#### [Problem description]
Where a line contains the word "cycles", copy that line from the records below.

(Stored items)
`src/rtl/dpsr_pkg.sv`:
```
// Shared constants and helpers for the dual-port strobed reader.
// Assumes a 32-bit event word split into two 16-bit halves.
package dpsr_pkg;
    localparam int WORD_W    = 32;
    localparam int HALF_W    = WORD_W / 2;
    localparam int NUM_PORTS = 2;

    localparam logic [WORD_W-1:0] FILL_A = 32'h9C96_9593;
    localparam logic [WORD_W-1:0] FILL_B = 32'hACA6_A5A3;

    // Return the fill constant picked by the strap.
    function automatic logic [WORD_W-1:0] fill_word(input logic sel);
        return sel ? FILL_B : FILL_A;
    endfunction
endpackage

```
`src/rtl/dpsr_strobe_sync.sv`:
```
// Brings one asynchronous strobe into the clock domain and flags its edges.
// Assumes each strobe level lasts longer than STAGES+1 clock cycles.
module dpsr_strobe_sync #(
    parameter int STAGES = 2
) (
    input  logic clk,
    input  logic rst_n,
    input  logic strb_async,
    output logic lead,
    output logic trail
);
    logic [STAGES-1:0] chain;
    logic              last;

    // Shift the raw strobe through the synchronizer chain.
    always_ff @(posedge clk) begin
        if (!rst_n) chain <= '0;
        else        chain <= {chain[STAGES-2:0], strb_async};
    end

    // Keep the previous synchronized level for edge detection.
    always_ff @(posedge clk) begin
        if (!rst_n) last <= 1'b0;
        else        last <= chain[STAGES-1];
    end

    assign lead  =  chain[STAGES-1] & ~last;
    assign trail = ~chain[STAGES-1] &  last;
endmodule

```
`src/rtl/dpsr_event_hold.sv`:
```
// Stores the latest event, decides event-or-fill at each lower-half read and
// tracks when the event has been consumed.
// Assumes snap (lower-half lead) and release (upper-half trail) come from
// separate strobes; if both fire together, snap takes priority for the selection.
module dpsr_event_hold
    import dpsr_pkg::*;
(
    input  logic              clk,
    input  logic              rst_n,
    input  logic              evt_valid,
    input  logic [WORD_W-1:0] evt_data,
    input  logic              fill_sel,
    input  logic              snap,
    input  logic              release_rd,
    output logic [WORD_W-1:0] cur_word
);
    logic [WORD_W-1:0] stored;
    logic              pending;
    logic              taken;
    logic              newer;

    // Capture the newest event word.
    always_ff @(posedge clk) begin
        if (!rst_n)         stored <= '0;
        else if (evt_valid) stored <= evt_data;
    end

    // Select event or fill at the lower-half read and record whether an event was taken.
    always_ff @(posedge clk) begin
        if (!rst_n) begin
            cur_word <= '0;
            taken    <= 1'b0;
        end else if (snap) begin
            cur_word <= pending ? stored : fill_word(fill_sel);
            taken    <= pending;
        end else if (release_rd) begin
            taken    <= 1'b0;
        end
    end

    // Note events that arrive while a word read is in progress.
    always_ff @(posedge clk) begin
        if (!rst_n)         newer <= 1'b0;
        else if (snap)      newer <= evt_valid;
        else if (evt_valid) newer <= 1'b1;
    end

    // Set pending on every event; clear it when the taken word finishes its read.
    always_ff @(posedge clk) begin
        if (!rst_n)                                   pending <= 1'b0;
        else if (evt_valid)                           pending <= 1'b1;
        else if (release_rd && taken && !newer && !snap) pending <= 1'b0;
    end

    // a pending event is what the read selects
    a_r4_event_selected: assert property (@(posedge clk) disable iff (!rst_n)
        snap && pending |=> cur_word == $past(stored));
    // with nothing pending the strap-chosen fill is selected
    a_r5_fill_selected: assert property (@(posedge clk) disable iff (!rst_n)
        snap && !pending |=> (cur_word == FILL_A || cur_word == FILL_B));
    // pending is only cleared at an upper-half falling edge
    a_r6_clear_on_release: assert property (@(posedge clk) disable iff (!rst_n)
        $fell(pending) |-> $past(release_rd));
    // an event newer than the selection survives the release
    a_r7_newer_kept: assert property (@(posedge clk) disable iff (!rst_n)
        release_rd && newer |=> pending);
endmodule

```
`src/rtl/dpsr_port_stage.sv`:
```
// Output register for one half-word port; loads only when told to.
// Assumes load pulses for one cycle after a detected rising strobe edge.
module dpsr_port_stage #(
    parameter int WIDTH = 16
) (
    input  logic             clk,
    input  logic             rst_n,
    input  logic             load,
    input  logic [WIDTH-1:0] din,
    output logic [WIDTH-1:0] dout
);
    // Hold the port value between loads.
    always_ff @(posedge clk) begin
        if (!rst_n)    dout <= '0;
        else if (load) dout <= din;
    end
endmodule

```
`src/rtl/dual_port_strobe_reader.sv`:
```
// Top level: presents the selected 32-bit word as a lower-half and an
// upper-half port, each updated on the rising edge of its own strobe.
// Assumes the encoder reads the lower half before the upper half.
module dual_port_strobe_reader
    import dpsr_pkg::*;
#(
    parameter int SYNC_STAGES = 2
) (
    input  logic              clk,
    input  logic              rst_n,
    input  logic              evt_valid,
    input  logic [WORD_W-1:0] evt_data,
    input  logic              fill_sel,
    input  logic              rd_lo_strb,
    input  logic              rd_hi_strb,
    output logic [HALF_W-1:0] port_lo,
    output logic [HALF_W-1:0] port_hi
);
    logic [NUM_PORTS-1:0] strb_raw;
    logic [NUM_PORTS-1:0] lead;
    logic [NUM_PORTS-1:0] trail;
    logic [NUM_PORTS-1:0] load_q;
    logic [WORD_W-1:0]    cur_word;
    logic [HALF_W-1:0]    pdata [NUM_PORTS];

    assign strb_raw = {rd_hi_strb, rd_lo_strb};

    dpsr_event_hold u_hold (
        .clk       (clk),
        .rst_n     (rst_n),
        .evt_valid (evt_valid),
        .evt_data  (evt_data),
        .fill_sel  (fill_sel),
        .snap      (lead[0]),
        .release_rd(trail[1]),
        .cur_word  (cur_word)
    );

    for (genvar p = 0; p < NUM_PORTS; p++) begin : g_port
        dpsr_strobe_sync #(.STAGES(SYNC_STAGES)) u_sync (
            .clk       (clk),
            .rst_n     (rst_n),
            .strb_async(strb_raw[p]),
            .lead      (lead[p]),
            .trail     (trail[p])
        );

        // Delay the load by one cycle so the lower half sees the new selection.
        always_ff @(posedge clk) begin
            if (!rst_n) load_q[p] <= 1'b0;
            else        load_q[p] <= lead[p];
        end

        dpsr_port_stage #(.WIDTH(HALF_W)) u_stage (
            .clk  (clk),
            .rst_n(rst_n),
            .load (load_q[p]),
            .din  (cur_word[p*HALF_W +: HALF_W]),
            .dout (pdata[p])
        );
    end

    assign port_lo = pdata[0];
    assign port_hi = pdata[1];

    // the lower-half port never moves without a rising lower-half strobe
    a_r2_lo_stable: assert property (@(posedge clk) disable iff (!rst_n)
        !$past(load_q[0]) |-> $stable(port_lo));
    // the upper-half port never moves without a rising upper-half strobe
    a_r3_hi_stable: assert property (@(posedge clk) disable iff (!rst_n)
        !$past(load_q[1]) |-> $stable(port_hi));
    // upper half comes from the same selection as the lower half
    a_r3_same_word: assert property (@(posedge clk) disable iff (!rst_n)
        load_q[1] && !lead[0] |=> port_hi == cur_word[WORD_W-1:HALF_W]);
endmodule

```
`config.mk`:
```
export PLATFORM = sky130hd
export DESIGN_NAME = dual_port_strobe_reader
export DESIGN_NICKNAME = d
export VERILOG_FILES = /design/src/rtl/dpsr_pkg.sv /design/src/rtl/dpsr_strobe_sync.sv /design/src/rtl/dpsr_event_hold.sv /design/src/rtl/dpsr_port_stage.sv /design/src/rtl/dual_port_strobe_reader.sv
export SDC_FILE = /design/constraint.sdc
export NUM_CORES = 1
export LEC_CHECK = 0
export BUFFER_PORTS_ARGS = -buffer_cell sky130_fd_sc_hd__buf_2
export CAP_MARGIN = 40
export CORE_MARGIN = 2
export CORE_UTILIZATION = 55
export CTS_CLUSTER_SIZE = 30
export DETAILED_ROUTE_END_ITERATION = 6
export PLACE_DENSITY = 0.79
export SLEW_MARGIN = 20
export SYNTH_ARGS = -nofsm -noshare
export SYNTH_HDL_FRONTEND = slang
export SYNTH_SLANG_ARGS = --single-unit
```
`constraint.sdc`:
```
create_clock -name clk -period 1.2 [get_ports clk]
set_clock_uncertainty 0.15 [all_clocks]
set_input_delay 0.12 -clock clk [delete_from_list [all_inputs] [get_ports clk]]
set_output_delay 0.12 -clock clk [all_outputs]
set_load 0.005 [all_outputs]
```
## src/rtl/keyprov_pkg.sv

```systemverilog
package keyprov_pkg;

   // Opcode values on the memory command port
   localparam logic [1:0] OP_NONE      = 2'd0;
   localparam logic [1:0] OP_READ_SN   = 2'd1;
   localparam logic [1:0] OP_WRITE_KEY = 2'd2;
   localparam logic [1:0] OP_READ_STAT = 2'd3;

   typedef enum logic [2:0] {
      ST_IDLE,
      ST_SN_CMD,
      ST_SN_RX,
      ST_HASH,
      ST_WR_CMD,
      ST_STAT_CMD,
      ST_STAT_RX
   } seq_state_e;

endpackage

```

## src/rtl/keyprov_edge.sv

```systemverilog
// Rising-edge detector with an optional synchroniser chain on the input.
module keyprov_edge #(
   parameter int SYNC_STAGES = 0
) (
   input  logic clk,
   input  logic rst,
   input  logic level_i,
   output logic rise_o
);
   logic lvl_s;
   logic lvl_q;

   generate
      if (SYNC_STAGES < 0) begin : g_bad_stages
         $error("keyprov_edge: SYNC_STAGES must not be negative");
      end
      if (SYNC_STAGES == 0) begin : g_direct
         assign lvl_s = level_i;
      end else begin : g_sync
         logic [SYNC_STAGES-1:0] sh_q;
         always_ff @(posedge clk) begin
            if (rst) sh_q <= '0;
            else     sh_q <= SYNC_STAGES'({sh_q, level_i});
         end
         assign lvl_s = sh_q[SYNC_STAGES-1];
      end
   endgenerate

   always_ff @(posedge clk) begin
      if (rst) lvl_q <= 1'b0;
      else     lvl_q <= lvl_s;
   end

   assign rise_o = lvl_s & ~lvl_q;
endmodule

```

## src/rtl/keyprov_assembler.sv

```systemverilog
// Collects a word from consecutive lanes, lowest lane first.
module keyprov_assembler #(
   parameter int WORD_W = 64,
   parameter int LANE_W = 8
) (
   input  logic              clk,
   input  logic              rst,
   input  logic              clear_i,
   input  logic              take_i,
   input  logic [LANE_W-1:0] lane_i,
   output logic              last_o,
   output logic [WORD_W-1:0] word_o
);
   localparam int LANES = WORD_W / LANE_W;
   localparam int CNT_W = $clog2(LANES + 1);

   generate
      if (WORD_W % LANE_W != 0) begin : g_bad_split
         $error("keyprov_assembler: WORD_W must be a multiple of LANE_W");
      end
   endgenerate

   logic [CNT_W-1:0] cnt_q;

   always_ff @(posedge clk) begin
      if (rst || clear_i)
         cnt_q <= '0;
      else if (take_i && cnt_q != CNT_W'(LANES))
         cnt_q <= cnt_q + 1'b1;
   end

   assign last_o = (cnt_q == CNT_W'(LANES - 1));

   generate
      for (genvar g = 0; g < LANES; g++) begin : g_lane
         logic [LANE_W-1:0] lane_q;
         always_ff @(posedge clk) begin
            if (rst)
               lane_q <= '0;
            else if (take_i && cnt_q == CNT_W'(g))
               lane_q <= lane_i;
         end
         assign word_o[g*LANE_W +: LANE_W] = lane_q;
      end
   endgenerate
endmodule

```

## src/rtl/keyprov_timer.sv

```systemverilog
// Idle-progress watchdog: fires after LIMIT cycles without a restart.
module keyprov_timer #(
   parameter int LIMIT = 4096
) (
   input  logic clk,
   input  logic rst,
   input  logic run_i,
   input  logic restart_i,
   output logic expire_o
);
   localparam int CW = (LIMIT > 2) ? $clog2(LIMIT) : 1;

   generate
      if (LIMIT < 2) begin : g_bad_limit
         $error("keyprov_timer: LIMIT must be at least 2");
      end
   endgenerate

   logic [CW-1:0] cnt_q;

   assign expire_o = run_i && !restart_i && (cnt_q == CW'(LIMIT - 1));

   always_ff @(posedge clk) begin
      if (rst || !run_i || restart_i || expire_o)
         cnt_q <= '0;
      else
         cnt_q <= cnt_q + 1'b1;
   end
endmodule

```

## src/rtl/keyprov_seq.sv

```systemverilog
module keyprov_seq
   import keyprov_pkg::*;
#(
   parameter int                KEY_W       = 64,
   parameter int                SN_W        = 64,
   parameter int                BYTE_W      = 8,
   parameter logic [KEY_W-1:0]  MASTER_KEY  = 64'h0123_4567_89AB_CDEF,
   parameter logic [BYTE_W-1:0] STATUS_OK   = 8'hAA,
   parameter int                TIMEOUT_CYC = 4096,
   parameter int                SYNC_STAGES = 0
) (
   input  logic              clk,
   input  logic              rst,
   input  logic              prog_i,
   output logic              pass_o,
   output logic              cmd_valid_o,
   input  logic              cmd_ready_i,
   output logic [1:0]        cmd_op_o,
   output logic [KEY_W-1:0]  cmd_data_o,
   input  logic              rsp_valid_i,
   input  logic [BYTE_W-1:0] rsp_data_i,
   output logic              hash_req_o,
   input  logic              hash_done_i,
   output logic [KEY_W-1:0]  hash_key_o,
   output logic [SN_W-1:0]   hash_sn_o,
   input  logic [KEY_W-1:0]  hash_result_i
);
   localparam int SN_BYTES = SN_W / BYTE_W;

   generate
      if (SN_W % BYTE_W != 0) begin : g_bad_sn
         $error("keyprov_seq: SN_W must be a multiple of BYTE_W");
      end
      if (SN_BYTES < 1) begin : g_bad_bytes
         $error("keyprov_seq: serial must span at least one byte");
      end
      if (KEY_W < 1) begin : g_bad_key
         $error("keyprov_seq: KEY_W must be positive");
      end
   endgenerate

   seq_state_e       st_q, st_raw, st_nxt;
   logic             start_rise;
   logic             seq_idle;
   logic             sn_take, sn_last;
   logic             byte_take;
   logic             progress;
   logic             tmo_hit;
   logic [SN_W-1:0]  sn_word;
   logic [KEY_W-1:0] dev_key_q;
   logic             pass_q;

   keyprov_edge #(.SYNC_STAGES(SYNC_STAGES)) u_edge (
      .clk     (clk),
      .rst     (rst),
      .level_i (prog_i),
      .rise_o  (start_rise)
   );

   assign seq_idle  = (st_q == ST_IDLE);
   assign sn_take   = rsp_valid_i && (st_q == ST_SN_RX);
   assign byte_take = sn_take || (rsp_valid_i && st_q == ST_STAT_RX);

   keyprov_assembler #(.WORD_W(SN_W), .LANE_W(BYTE_W)) u_asm (
      .clk     (clk),
      .rst     (rst),
      .clear_i (seq_idle),
      .take_i  (sn_take),
      .lane_i  (rsp_data_i),
      .last_o  (sn_last),
      .word_o  (sn_word)
   );

   // Nominal next state, ignoring the watchdog
   always_comb begin
      st_raw = st_q;
      case (st_q)
         ST_IDLE:     if (start_rise)          st_raw = ST_SN_CMD;
         ST_SN_CMD:   if (cmd_ready_i)         st_raw = ST_SN_RX;
         ST_SN_RX:    if (sn_take && sn_last)  st_raw = ST_HASH;
         ST_HASH:     if (hash_done_i)         st_raw = ST_WR_CMD;
         ST_WR_CMD:   if (cmd_ready_i)         st_raw = ST_STAT_CMD;
         ST_STAT_CMD: if (cmd_ready_i)         st_raw = ST_STAT_RX;
         ST_STAT_RX:  if (rsp_valid_i)         st_raw = ST_IDLE;
         default:                              st_raw = ST_IDLE;
      endcase
   end

   assign progress = (st_raw != st_q) || byte_take;

   keyprov_timer #(.LIMIT(TIMEOUT_CYC)) u_tmo (
      .clk       (clk),
      .rst       (rst),
      .run_i     (!seq_idle),
      .restart_i (progress),
      .expire_o  (tmo_hit)
   );

   assign st_nxt = tmo_hit ? ST_IDLE : st_raw;

   always_ff @(posedge clk) begin
      if (rst) st_q <= ST_IDLE;
      else     st_q <= st_nxt;
   end

   always_ff @(posedge clk) begin
      if (rst)
         dev_key_q <= '0;
      else if (st_q == ST_HASH && hash_done_i)
         dev_key_q <= hash_result_i;
   end

   always_ff @(posedge clk) begin
      if (rst)
         pass_q <= 1'b0;
      else if (seq_idle && start_rise)
         pass_q <= 1'b0;
      else if (st_q == ST_STAT_RX && rsp_valid_i)
         pass_q <= (rsp_data_i == STATUS_OK);
   end

   always_comb begin
      cmd_valid_o = 1'b0;
      cmd_op_o    = OP_NONE;
      cmd_data_o  = '0;
      case (st_q)
         ST_SN_CMD: begin
            cmd_valid_o = 1'b1;
            cmd_op_o    = OP_READ_SN;
         end
         ST_WR_CMD: begin
            cmd_valid_o = 1'b1;
            cmd_op_o    = OP_WRITE_KEY;
            cmd_data_o  = dev_key_q;
         end
         ST_STAT_CMD: begin
            cmd_valid_o = 1'b1;
            cmd_op_o    = OP_READ_STAT;
         end
         default: ;
      endcase
   end

   assign hash_req_o = (st_q == ST_HASH);
   assign hash_key_o = MASTER_KEY;
   assign hash_sn_o  = sn_word;
   assign pass_o     = pass_q;
endmodule

```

#### [Solution to the exercise]
// Assumes each strobe level lasts longer than STAGES+1 clock cycles.
// Idle-progress watchdog: fires after LIMIT cycles without a restart.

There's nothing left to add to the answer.